The film essentially must work backward toward Carol's origin story, explaining how she wound up among the Kree, a noble warrior race, in their pitched battle with the shape-shifting Skrulls, who won't win any beauty contests in their original green-skinned form.
"Captain Marvel" does play with conventional assumptions about good and evil, and even incorporates a not-so-subtle message about refugees, as the conflict spills down to a nondescript orb called Earth, which one alien visitor dismisses as a backwater planet using a slightly vulgar if of late familiar term.
It's there, somewhat belatedly, where the movie temporarily sparks to life, as Captain Marvel starts to remember her past, while joining forces with a young Agent of SHIELD named Nick Fury, as usual played by Samuel L. Jackson, only here with two good eyes and made to look a quarter-century younger by a digital fountain of youth.
Because the action takes place in 1995, directors Anna Boden and Ryan Fleck (who also share script credit with Geneva Robertson-Dworet) have considerable fun stepping into the way-back machine -- having Danvers crash-land into a Blockbuster Video store, while dealing with the indignity of clunky box-shaped computers. The song soundtrack also adds an element of nifty nostalgia to the proceedings.
Still, while the filmmakers are newcomers to the Marvel universe, "Captain Marvel" homogenously blends into that cinematic juggernaut, and as constituted can't help coming across like an expensive intermediate step in the larger "Avengers" franchise, what with "Endgame" only about six weeks away.
The movie thus generally plays like less than the sum of its parts -- delivering a few laughs courtesy of Larson and Jackson's playful banter, or the incongruity of Fury getting all gooey about a stray cat, before eventually unleashing Captain Marvel's powers in an action sequence that's fleetingly stirring, then workmanlike thereafter.

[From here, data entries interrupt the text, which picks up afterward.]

==> config.mk <==
export PLATFORM = sky130hd
export DESIGN_NAME = hpt_walker
export DESIGN_NICKNAME = d
export VERILOG_FILES = /design/src/rtl/hpt_pkg.sv /design/src/rtl/hpt_addr_gen.sv /design/src/rtl/hpt_entry_eval.sv /design/src/rtl/hpt_flag_upd.sv /design/src/rtl/hpt_walker.sv
export SDC_FILE = /design/constraint.sdc
export NUM_CORES = 1
export LEC_CHECK = 0
export ABC_CLOCK_PERIOD_IN_PS = 5000
export CAP_MARGIN = 0
export CORE_MARGIN = 2
export CORE_UTILIZATION = 51
export CTS_CLUSTER_SIZE = 30
export DETAILED_ROUTE_END_ITERATION = 7
export PLACE_DENSITY = 0.91
export SETUP_SLACK_MARGIN = 0.02
export SYNTH_ARGS = -nofsm -noshare
export SYNTH_HDL_FRONTEND = slang
export SYNTH_HIERARCHICAL = 1
export SYNTH_SLANG_ARGS = --single-unit
==> constraint.sdc <==
create_clock -name clk -period 5 [get_ports clk]
set_input_delay 0.75 -clock clk [delete_from_list [all_inputs] [get_ports clk]]
set_output_delay 0.75 -clock clk [all_outputs]
set_load 0.03 [all_outputs]
**src/rtl/evt_timer_pkg.sv**
```systemverilog
package evt_timer_pkg;
  localparam int NUM_CH = 2;
  localparam int DATA_W = 32;
  localparam int CNT_W  = 64;
  localparam int ADDR_W = 8;
  localparam logic [NUM_CH-1:0] PER_CAP = 2'b01;

  localparam logic [ADDR_W-1:0] A_CAPS   = 8'h00;
  localparam logic [ADDR_W-1:0] A_TICK   = 8'h04;
  localparam logic [ADDR_W-1:0] A_GCFG   = 8'h08;
  localparam logic [ADDR_W-1:0] A_STAT   = 8'h0C;
  localparam logic [ADDR_W-1:0] A_CNTLO  = 8'h10;
  localparam logic [ADDR_W-1:0] A_CNTHI  = 8'h14;
  localparam logic [ADDR_W-1:0] A_CHBASE = 8'h20;
  localparam int CH_STRIDE = 16;

  localparam int B_INTEN  = 2;
  localparam int B_PERIOD = 3;
  localparam int B_PERCAP = 4;
  localparam int B_ARM    = 6;
  localparam int B_MODE32 = 8;
  localparam int B_ROUTE  = 9;

  typedef enum logic [1:0] {ARM_IDLE, ARM_WANT_IVL, ARM_WANT_CMP} armPhase_t;

  typedef struct packed {
    logic              wrGcfg;
    logic              wrStat;
    logic              wrCntLo;
    logic              wrCntHi;
    logic [NUM_CH-1:0] wrCfg;
    logic [NUM_CH-1:0] ldCmp;
    logic [NUM_CH-1:0] ldIvl;
    logic [DATA_W-1:0] data;
  } strobe_t;

  typedef struct packed {
    logic                          runOn;
    logic                          legacyOn;
    logic [NUM_CH-1:0]             status;
    logic [NUM_CH-1:0]             intEn;
    logic [NUM_CH-1:0]             periodic;
    logic [NUM_CH-1:0]             mode32;
    logic [CNT_W-1:0]              counter;
    logic [NUM_CH-1:0][DATA_W-1:0] cmp;
    logic [NUM_CH-1:0][DATA_W-1:0] ivl;
  } dpState_t;
endpackage

```
**src/rtl/evt_timer_dp.sv**
```systemverilog
module evt_timer_dp
  import evt_timer_pkg::*;
(
  input  logic     clk,
  input  logic     rstN,
  input  strobe_t  stb,
  output dpState_t st
);
  logic [CNT_W-1:0]  cntNext;
  logic [NUM_CH-1:0] match;

  assign cntNext = st.counter + 1'b1;

  always_ff @(posedge clk) begin
    if (!rstN) begin
      st.counter  <= '0;
      st.runOn    <= 1'b0;
      st.legacyOn <= 1'b0;
    end else begin
      if (stb.wrGcfg) begin
        st.runOn    <= stb.data[0];
        st.legacyOn <= stb.data[1];
      end
      if (st.runOn) begin
        st.counter <= cntNext;
      end else begin
        if (stb.wrCntLo) st.counter[DATA_W-1:0]     <= stb.data;
        if (stb.wrCntHi) st.counter[CNT_W-1:DATA_W] <= stb.data;
      end
    end
  end

  for (genvar n = 0; n < NUM_CH; n++) begin : gChan
    logic hiOk;
    assign hiOk     = st.mode32[n] | (cntNext[CNT_W-1:DATA_W] == '0);
    assign match[n] = st.runOn & hiOk & (cntNext[DATA_W-1:0] == st.cmp[n]);

    always_ff @(posedge clk) begin
      if (!rstN) begin
        st.status[n]   <= 1'b0;
        st.intEn[n]    <= 1'b0;
        st.periodic[n] <= 1'b0;
        st.mode32[n]   <= 1'b0;
        st.cmp[n]      <= '1;
        st.ivl[n]      <= '0;
      end else begin
        if (match[n])                          st.status[n] <= 1'b1;
        else if (stb.wrStat && stb.data[n])    st.status[n] <= 1'b0;
        if (stb.wrCfg[n]) begin
          st.intEn[n]    <= stb.data[B_INTEN];
          st.periodic[n] <= stb.data[B_PERIOD] & PER_CAP[n];
          st.mode32[n]   <= stb.data[B_MODE32];
        end
        if (stb.ldIvl[n]) st.ivl[n] <= stb.data;
        if (stb.ldCmp[n])                      st.cmp[n] <= stb.data;
        else if (match[n] && st.periodic[n])   st.cmp[n] <= st.cmp[n] + st.ivl[n];
      end
    end

    AST_EVENT_SETS_STATUS: assert property (@(posedge clk) disable iff (!rstN)
      match[n] |=> st.status[n]);
    AST_ONESHOT_CMP_HELD: assert property (@(posedge clk) disable iff (!rstN)
      (match[n] && !st.periodic[n] && !stb.ldCmp[n]) |=> $stable(st.cmp[n]));
    AST_PERIODIC_ADVANCE: assert property (@(posedge clk) disable iff (!rstN)
      (match[n] && st.periodic[n] && !stb.ldCmp[n])
        |=> st.cmp[n] == $past(st.cmp[n]) + $past(st.ivl[n]));
  end

  AST_CNT_FROZEN: assert property (@(posedge clk) disable iff (!rstN)
    (!st.runOn && !stb.wrCntLo && !stb.wrCntHi) |=> $stable(st.counter));
  AST_CNT_STEP: assert property (@(posedge clk) disable iff (!rstN)
    st.runOn |=> st.counter == $past(st.counter) + 64'd1);
endmodule

```
**src/rtl/evt_timer_ctrl.sv**
```systemverilog
module evt_timer_ctrl
  import evt_timer_pkg::*;
#(
  parameter logic [31:0] TICK_FS    = 32'd69841279,
  parameter int          ROUTE_BASE = 20
) (
  input  logic              clk,
  input  logic              rstN,
  input  logic              regWrEn,
  input  logic [ADDR_W-1:0] regAddr,
  input  logic [DATA_W-1:0] regWrData,
  input  dpState_t          st,
  output strobe_t           stb,
  output logic [DATA_W-1:0] regRdData
);
  localparam logic [4:0] CH_FIELD = 5'(NUM_CH - 1);

  armPhase_t         phase [NUM_CH];
  logic [NUM_CH-1:0] selCfg, selCmp, selIvl;

  for (genvar n = 0; n < NUM_CH; n++) begin : gDec
    localparam logic [ADDR_W-1:0] BASE = ADDR_W'(int'(A_CHBASE) + n * CH_STRIDE);
    assign selCfg[n] = (regAddr == BASE);
    assign selCmp[n] = (regAddr == BASE + 8'h4);
    assign selIvl[n] = (regAddr == BASE + 8'h8);

    always_comb begin
      stb.wrCfg[n] = regWrEn & selCfg[n];
      stb.ldIvl[n] = regWrEn & selCmp[n] & (phase[n] == ARM_WANT_IVL);
      stb.ldCmp[n] = regWrEn & selCmp[n] & (phase[n] != ARM_WANT_IVL);
    end

    always_ff @(posedge clk) begin
      if (!rstN) begin
        phase[n] <= ARM_IDLE;
      end else if (stb.wrCfg[n] && regWrData[B_ARM]) begin
        phase[n] <= ARM_WANT_IVL;
      end else if (regWrEn && selCmp[n]) begin
        case (phase[n])
          ARM_WANT_IVL: phase[n] <= ARM_WANT_CMP;
          default:      phase[n] <= ARM_IDLE;
        endcase
      end
    end

    AST_ARM_SELF_CLEAR: assert property (@(posedge clk) disable iff (!rstN)
      (phase[n] == ARM_WANT_CMP && regWrEn && selCmp[n] && !selCfg[n])
        |=> phase[n] == ARM_IDLE);
  end

  always_comb begin
    stb.wrGcfg  = regWrEn & (regAddr == A_GCFG);
    stb.wrStat  = regWrEn & (regAddr == A_STAT);
    stb.wrCntLo = regWrEn & (regAddr == A_CNTLO);
    stb.wrCntHi = regWrEn & (regAddr == A_CNTHI);
    stb.data    = regWrData;
  end

  always_comb begin
    regRdData = '0;
    case (regAddr)
      A_CAPS:  begin
        regRdData[12:8] = CH_FIELD;
        regRdData[15]   = 1'b1;
      end
      A_TICK:  regRdData = TICK_FS;
      A_GCFG:  regRdData = {30'd0, st.legacyOn, st.runOn};
      A_STAT:  regRdData = DATA_W'(st.status);
      A_CNTLO: regRdData = st.counter[DATA_W-1:0];
      A_CNTHI: regRdData = st.counter[CNT_W-1:DATA_W];
      default: regRdData = '0;
    endcase
    for (int n = 0; n < NUM_CH; n++) begin
      if (selCfg[n]) begin
        regRdData              = '0;
        regRdData[B_INTEN]     = st.intEn[n];
        regRdData[B_PERIOD]    = st.periodic[n];
        regRdData[B_PERCAP]    = PER_CAP[n];
        regRdData[B_ARM]       = (phase[n] != ARM_IDLE);
        regRdData[B_MODE32]    = st.mode32[n];
        regRdData[B_ROUTE+:5]  = 5'(ROUTE_BASE + n);
      end
      if (selCmp[n]) regRdData = st.cmp[n];
      if (selIvl[n]) regRdData = st.ivl[n];
    end
  end
endmodule

```
**src/rtl/evt_timer.sv**
```systemverilog
module evt_timer
  import evt_timer_pkg::*;
#(
  parameter logic [31:0] TICK_FS    = 32'd69841279,
  parameter int          ROUTE_BASE = 20
) (
  input  logic        clk,
  input  logic        rstN,
  input  logic        regWrEn,
  input  logic [7:0]  regAddr,
  input  logic [31:0] regWrData,
  output logic [31:0] regRdData,
  output logic [1:0]  chanIrq,
  output logic        sysTickIrq,
  output logic        rtcIrq
);
  strobe_t           stb;
  dpState_t          st;
  logic [NUM_CH-1:0] irqRaw;

  evt_timer_ctrl #(.TICK_FS(TICK_FS), .ROUTE_BASE(ROUTE_BASE)) uCtrl (
    .clk(clk), .rstN(rstN), .regWrEn(regWrEn), .regAddr(regAddr),
    .regWrData(regWrData), .st(st), .stb(stb), .regRdData(regRdData)
  );

  evt_timer_dp uDp (.clk(clk), .rstN(rstN), .stb(stb), .st(st));

  assign irqRaw     = st.status & st.intEn;
  assign chanIrq    = st.legacyOn ? '0 : irqRaw;
  assign sysTickIrq = st.legacyOn & irqRaw[0];
  assign rtcIrq     = st.legacyOn & irqRaw[1];

  AST_IRQ_NEEDS_EVENT: assert property (@(posedge clk) disable iff (!rstN)
    (|{chanIrq, sysTickIrq, rtcIrq}) |-> (|st.status));
  AST_ROUTES_EXCLUSIVE: assert property (@(posedge clk) disable iff (!rstN)
    (sysTickIrq || rtcIrq) |-> (chanIrq == 2'b00));
endmodule

```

Finally, there's the tribute to the late Marvel Comics patriarch Stan Lee -- in the studio's first release since his death in November -- which will surely be more stirring and emotional for many fans than anything else "Captain Marvel" can muster.
There is, alas, little that's equally memorable gleaned from the strong supporting cast, which includes Jude Law as Danvers' Kree mentor, Annette Bening as a mysterious figure from her past and Ben Mendelsohn (now a veteran of both the "Star Wars" and Marvel galaxies) as the Skrull leader, Talos.

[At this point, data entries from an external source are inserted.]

`src/rtl/lcdseq_pkg.sv`:
```
`timescale 1ns/1ps
package lcdseq_pkg;
  typedef enum logic [2:0] {
    S_IDLE, S_PREQ, S_PDATA, S_PHOLD, S_FREQ, S_FRAME
  } seq_state_t;

  localparam int ST_W     = 7;
  localparam int ST_DONE  = 0;
  localparam int ST_PAL   = 1;
  localparam int ST_VSYNC = 2;
  localparam int ST_ACB   = 3;
  localparam int ST_LINE  = 4;
  localparam int ST_UFLOW = 5;
  localparam int ST_SYNC  = 6;

  localparam logic [1:0] MODE_PAL_FRAME  = 2'b00;
  localparam logic [1:0] MODE_PAL_ONLY   = 2'b01;
  localparam logic [1:0] MODE_FRAME_ONLY = 2'b10;
endpackage

```
`src/rtl/lcdseq_fifo.sv`:
```
`timescale 1ns/1ps
module lcdseq_fifo #(
  parameter int W     = 16,
  parameter int DEPTH = 4
) (
  input  logic         clk,
  input  logic         rst_n,
  input  logic         push,
  input  logic [W-1:0] din,
  input  logic         pop,
  output logic [W-1:0] dout,
  output logic         empty,
  output logic         full
);
  localparam int AW = $clog2(DEPTH);

  logic [W-1:0]  mem [DEPTH];
  logic [AW-1:0] wr_ptr, rd_ptr;
  logic [AW:0]   count;

  assign empty = (count == '0);
  assign full  = (count == (AW+1)'(DEPTH));
  assign dout  = mem[rd_ptr];

  always_ff @(posedge clk) begin
    if (push) mem[wr_ptr] <= din;
  end

  always_ff @(posedge clk or negedge rst_n) begin
    if (!rst_n) begin
      wr_ptr <= '0;
      rd_ptr <= '0;
      count  <= '0;
    end else begin
      if (push) wr_ptr <= wr_ptr + 1'b1;
      if (pop)  rd_ptr <= rd_ptr + 1'b1;
      case ({push, pop})
        2'b10:   count <= count + 1'b1;
        2'b01:   count <= count - 1'b1;
        default: count <= count;
      endcase
    end
  end

  // the fetch side never writes into a full FIFO
  a_r12_no_overflow: assert property (@(posedge clk) disable iff (!rst_n)
    push |-> !full);
  // the panel side never reads from an empty FIFO
  a_r8_no_empty_read: assert property (@(posedge clk) disable iff (!rst_n)
    pop |-> !empty);
endmodule

```
`src/rtl/lcdseq_timing.sv`:
```
`timescale 1ns/1ps
module lcdseq_timing #(
  parameter int H_PIX     = 8,
  parameter int V_LINES   = 4,
  parameter int ACB_LINES = 3
) (
  input  logic       clk,
  input  logic       rst_n,
  input  logic       run,
  input  logic       en,
  input  logic       tick,
  input  logic       fifo_empty,
  input  logic [7:0] line_sel,
  output logic       pop,
  output logic       frame_end,
  output logic       line_ev,
  output logic       acb_ev,
  output logic       uflow_ev
);
  localparam int CW = (H_PIX > 1) ? $clog2(H_PIX) : 1;
  localparam int RW = (V_LINES > 1) ? $clog2(V_LINES) : 1;
  localparam int AW = (ACB_LINES > 1) ? $clog2(ACB_LINES) : 1;

  logic [CW-1:0] col;
  logic [RW-1:0] row;
  logic [AW-1:0] acb_cnt;
  logic          line_last;

  assign pop       = run && tick && !fifo_empty;
  assign uflow_ev  = run && en && tick && fifo_empty;
  assign line_last = pop && (col == CW'(H_PIX-1));
  assign frame_end = line_last && (row == RW'(V_LINES-1));
  assign line_ev   = line_last && (8'(row) == line_sel);
  assign acb_ev    = line_last && (acb_cnt == AW'(ACB_LINES-1));

  always_ff @(posedge clk or negedge rst_n) begin
    if (!rst_n) begin
      col <= '0;
      row <= '0;
    end else if (!run) begin
      col <= '0;
      row <= '0;
    end else if (pop) begin
      if (line_last) begin
        col <= '0;
        row <= frame_end ? '0 : row + 1'b1;
      end else begin
        col <= col + 1'b1;
      end
    end
  end

  always_ff @(posedge clk or negedge rst_n) begin
    if (!rst_n)       acb_cnt <= '0;
    else if (acb_ev)  acb_cnt <= '0;
    else if (line_last) acb_cnt <= acb_cnt + 1'b1;
  end
endmodule

```
`src/rtl/lcdseq_status.sv`:
```
`timescale 1ns/1ps
module lcdseq_status #(
  parameter int N = 7
) (
  input  logic         clk,
  input  logic         rst_n,
  input  logic [N-1:0] set_ev,
  input  logic [N-1:0] hw_clr,
  input  logic [N-1:0] w1c_ok,
  input  logic         stat_we,
  input  logic [N-1:0] stat_wdata,
  input  logic [N-1:0] mask,
  output logic [N-1:0] st_q,
  output logic         irq
);
  for (genvar b = 0; b < N; b++) begin : g_bit
    always_ff @(posedge clk or negedge rst_n) begin
      if (!rst_n)                                  st_q[b] <= 1'b0;
      else if (hw_clr[b])                          st_q[b] <= 1'b0;
      else if (set_ev[b])                          st_q[b] <= 1'b1;
      else if (stat_we && stat_wdata[b] && w1c_ok[b]) st_q[b] <= 1'b0;
    end
  end

  assign irq = |(st_q & mask);

  // the completion flag only drops on its hardware clear
  a_r6_done_sticky: assert property (@(posedge clk) disable iff (!rst_n)
    st_q[0] && !hw_clr[0] |=> st_q[0]);
endmodule

```
`src/rtl/lcd_frame_seq.sv`:
```
`timescale 1ns/1ps
module lcd_frame_seq
  import lcdseq_pkg::*;
#(
  parameter int DATA_W     = 16,
  parameter int H_PIX      = 8,
  parameter int V_LINES    = 4,
  parameter int PAL_WORDS  = 8,
  parameter int FIFO_DEPTH = 4,
  parameter int ACB_LINES  = 3
) (
  input  logic              clk,
  input  logic              rst_n,
  input  logic              ctrl_we,
  input  logic [31:0]       ctrl_wdata,
  input  logic              stat_we,
  input  logic [6:0]        stat_wdata,
  output logic [6:0]        status,
  output logic              irq,
  output logic              fetch_req_valid,
  input  logic              fetch_req_ready,
  output logic              fetch_req_pal,
  input  logic              fetch_dat_valid,
  output logic              fetch_dat_ready,
  input  logic [DATA_W-1:0] fetch_dat,
  input  logic              pix_tick,
  input  logic              sync_err,
  output logic              pix_valid,
  output logic [DATA_W-1:0] pix_data
);
  localparam int FRAME_WORDS = H_PIX * V_LINES;
  localparam int FCW = $clog2(FRAME_WORDS + 1);
  localparam int PCW = $clog2(PAL_WORDS + 1);

  seq_state_t state, nxt;

  logic            en_q;
  logic [6:0]      mask_q;
  logic [7:0]      line_q;
  logic [1:0]      mode_q, mode_run;
  logic [PCW-1:0]  pal_cnt;
  logic [FCW-1:0]  frm_acc;
  logic            en_rise, en_fall;
  logic            ctrl_unused;
  logic            fifo_empty, fifo_full, push, pop;
  logic            pal_last, frame_end, line_ev, acb_ev, uflow_ev, done_ev;
  logic [ST_W-1:0] set_ev, hw_clr, w1c_ok;

  assign ctrl_unused = ^{ctrl_wdata[31:22], ctrl_wdata[19:16]};
  assign en_rise = ctrl_we && ctrl_wdata[0] && !en_q;
  assign en_fall = ctrl_we && !ctrl_wdata[0] && en_q;

  // control word
  always_ff @(posedge clk or negedge rst_n) begin
    if (!rst_n) begin
      en_q   <= 1'b0;
      mask_q <= '0;
      line_q <= '0;
      mode_q <= MODE_PAL_FRAME;
    end else if (ctrl_we) begin
      en_q   <= ctrl_wdata[0];
      mask_q <= ctrl_wdata[7:1];
      line_q <= ctrl_wdata[15:8];
      mode_q <= ctrl_wdata[21:20];
    end
  end

  // fetch handshakes
  assign fetch_req_valid = en_q && (state == S_PREQ || state == S_FREQ);
  assign fetch_req_pal   = (state == S_PREQ);
  always_comb begin
    case (state)
      S_PDATA: fetch_dat_ready = 1'b1;
      S_FRAME: fetch_dat_ready = !fifo_full && (frm_acc < FCW'(FRAME_WORDS));
      default: fetch_dat_ready = 1'b0;
    endcase
  end
  assign push     = (state == S_FRAME) && fetch_dat_valid && fetch_dat_ready;
  assign pal_last = (state == S_PDATA) && fetch_dat_valid &&
                    (pal_cnt == PCW'(PAL_WORDS - 1));

  // sequencer
  always_comb begin
    nxt = state;
    case (state)
      S_IDLE:
        if (en_q)
          nxt = (mode_q == MODE_PAL_FRAME || mode_q == MODE_PAL_ONLY) ? S_PREQ : S_FREQ;
      S_PREQ:
        if (!en_q) nxt = S_IDLE;
        else if (fetch_req_ready) nxt = S_PDATA;
      S_PDATA:
        if (pal_last)
          nxt = !en_q ? S_IDLE : ((mode_run == MODE_PAL_ONLY) ? S_PHOLD : S_FREQ);
      S_PHOLD:
        if (!en_q) nxt = S_IDLE;
      S_FREQ:
        if (!en_q) nxt = S_IDLE;
        else if (fetch_req_ready) nxt = S_FRAME;
      S_FRAME:
        if (frame_end) nxt = en_q ? S_FREQ : S_IDLE;
      default: nxt = S_IDLE;
    endcase
  end
  assign done_ev = (state != S_IDLE) && (nxt == S_IDLE);

  always_ff @(posedge clk or negedge rst_n) begin
    if (!rst_n) begin
      state    <= S_IDLE;
      mode_run <= MODE_PAL_FRAME;
      pal_cnt  <= '0;
      frm_acc  <= '0;
    end else begin
      state <= nxt;
      if (state == S_IDLE) mode_run <= mode_q;
      if (state == S_PREQ) pal_cnt <= '0;
      else if (state == S_PDATA && fetch_dat_valid) pal_cnt <= pal_cnt + 1'b1;
      if (state == S_FREQ) frm_acc <= '0;
      else if (push) frm_acc <= frm_acc + 1'b1;
    end
  end

  lcdseq_fifo #(.W(DATA_W), .DEPTH(FIFO_DEPTH)) u_fifo (
    .clk(clk), .rst_n(rst_n), .push(push), .din(fetch_dat), .pop(pop),
    .dout(pix_data), .empty(fifo_empty), .full(fifo_full)
  );

  lcdseq_timing #(.H_PIX(H_PIX), .V_LINES(V_LINES), .ACB_LINES(ACB_LINES)) u_timing (
    .clk(clk), .rst_n(rst_n), .run(state == S_FRAME), .en(en_q), .tick(pix_tick),
    .fifo_empty(fifo_empty), .line_sel(line_q), .pop(pop), .frame_end(frame_end),
    .line_ev(line_ev), .acb_ev(acb_ev), .uflow_ev(uflow_ev)
  );
  assign pix_valid = pop;

  // status sources and clear rules
  always_comb begin
    set_ev = '0;
    set_ev[ST_DONE]  = done_ev;
    set_ev[ST_PAL]   = pal_last;
    set_ev[ST_VSYNC] = frame_end;
    set_ev[ST_ACB]   = acb_ev;
    set_ev[ST_LINE]  = line_ev;
    set_ev[ST_UFLOW] = uflow_ev;
    set_ev[ST_SYNC]  = sync_err && en_q;
    hw_clr = '0;
    hw_clr[ST_DONE]  = en_rise;
    hw_clr[ST_PAL]   = en_fall;
    hw_clr[ST_UFLOW] = en_fall;
    hw_clr[ST_SYNC]  = en_fall;
    w1c_ok = '0;
    w1c_ok[ST_PAL]   = (mode_q == MODE_PAL_ONLY);
    w1c_ok[ST_VSYNC] = 1'b1;
    w1c_ok[ST_ACB]   = 1'b1;
    w1c_ok[ST_LINE]  = 1'b1;
  end

  lcdseq_status #(.N(ST_W)) u_status (
    .clk(clk), .rst_n(rst_n), .set_ev(set_ev), .hw_clr(hw_clr), .w1c_ok(w1c_ok),
    .stat_we(stat_we), .stat_wdata(stat_wdata), .mask(mask_q),
    .st_q(status), .irq(irq)
  );

  // a pending request is held with its kind until taken
  a_r12_req_hold: assert property (@(posedge clk) disable iff (!rst_n)
    fetch_req_valid && !fetch_req_ready && !(ctrl_we && !ctrl_wdata[0])
    |=> fetch_req_valid && $stable(fetch_req_pal));
  // completion is flagged only as the sequencer reaches idle
  a_r5_done_at_idle: assert property (@(posedge clk) disable iff (!rst_n)
    $rose(status[ST_DONE]) |-> (state == S_IDLE));
  // a starvation flag is raised by a strobe that delivered no pixel
  a_r8_uflow_no_pixel: assert property (@(posedge clk) disable iff (!rst_n)
    $rose(status[ST_UFLOW]) |-> $past(!pix_valid));
  // a colour-table-only run never asks for frame data
  a_r3_pal_only_no_frame: assert property (@(posedge clk) disable iff (!rst_n)
    fetch_req_valid && (state != S_IDLE) && (mode_run == MODE_PAL_ONLY) |-> fetch_req_pal);
endmodule

```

After a solid stretch for superhero fare -- including "Black Panther's" groundbreaking bid in the Oscar race -- "Captain Marvel" ultimately feels more obligatory than inspired, a movie that basically gets the job done and little more.
The movie does contain an empowering message thanks to its gender distinction, which is thrown into sharper focus by the period. Yet while it's a welcome landmark, Marvel and Disney's ambitious plans will almost surely reduce that status to a historical footnote.
Having raised the bar on expectations, Marvel is, in this case, victimized a bit by its own success. By now, though, that's an inevitable byproduct of being part of a guiding intelligence from which "Captain Marvel," in this guise, never quite breaks free.
"Captain Marvel" premieres March 8 in the US. It's rated PG-13.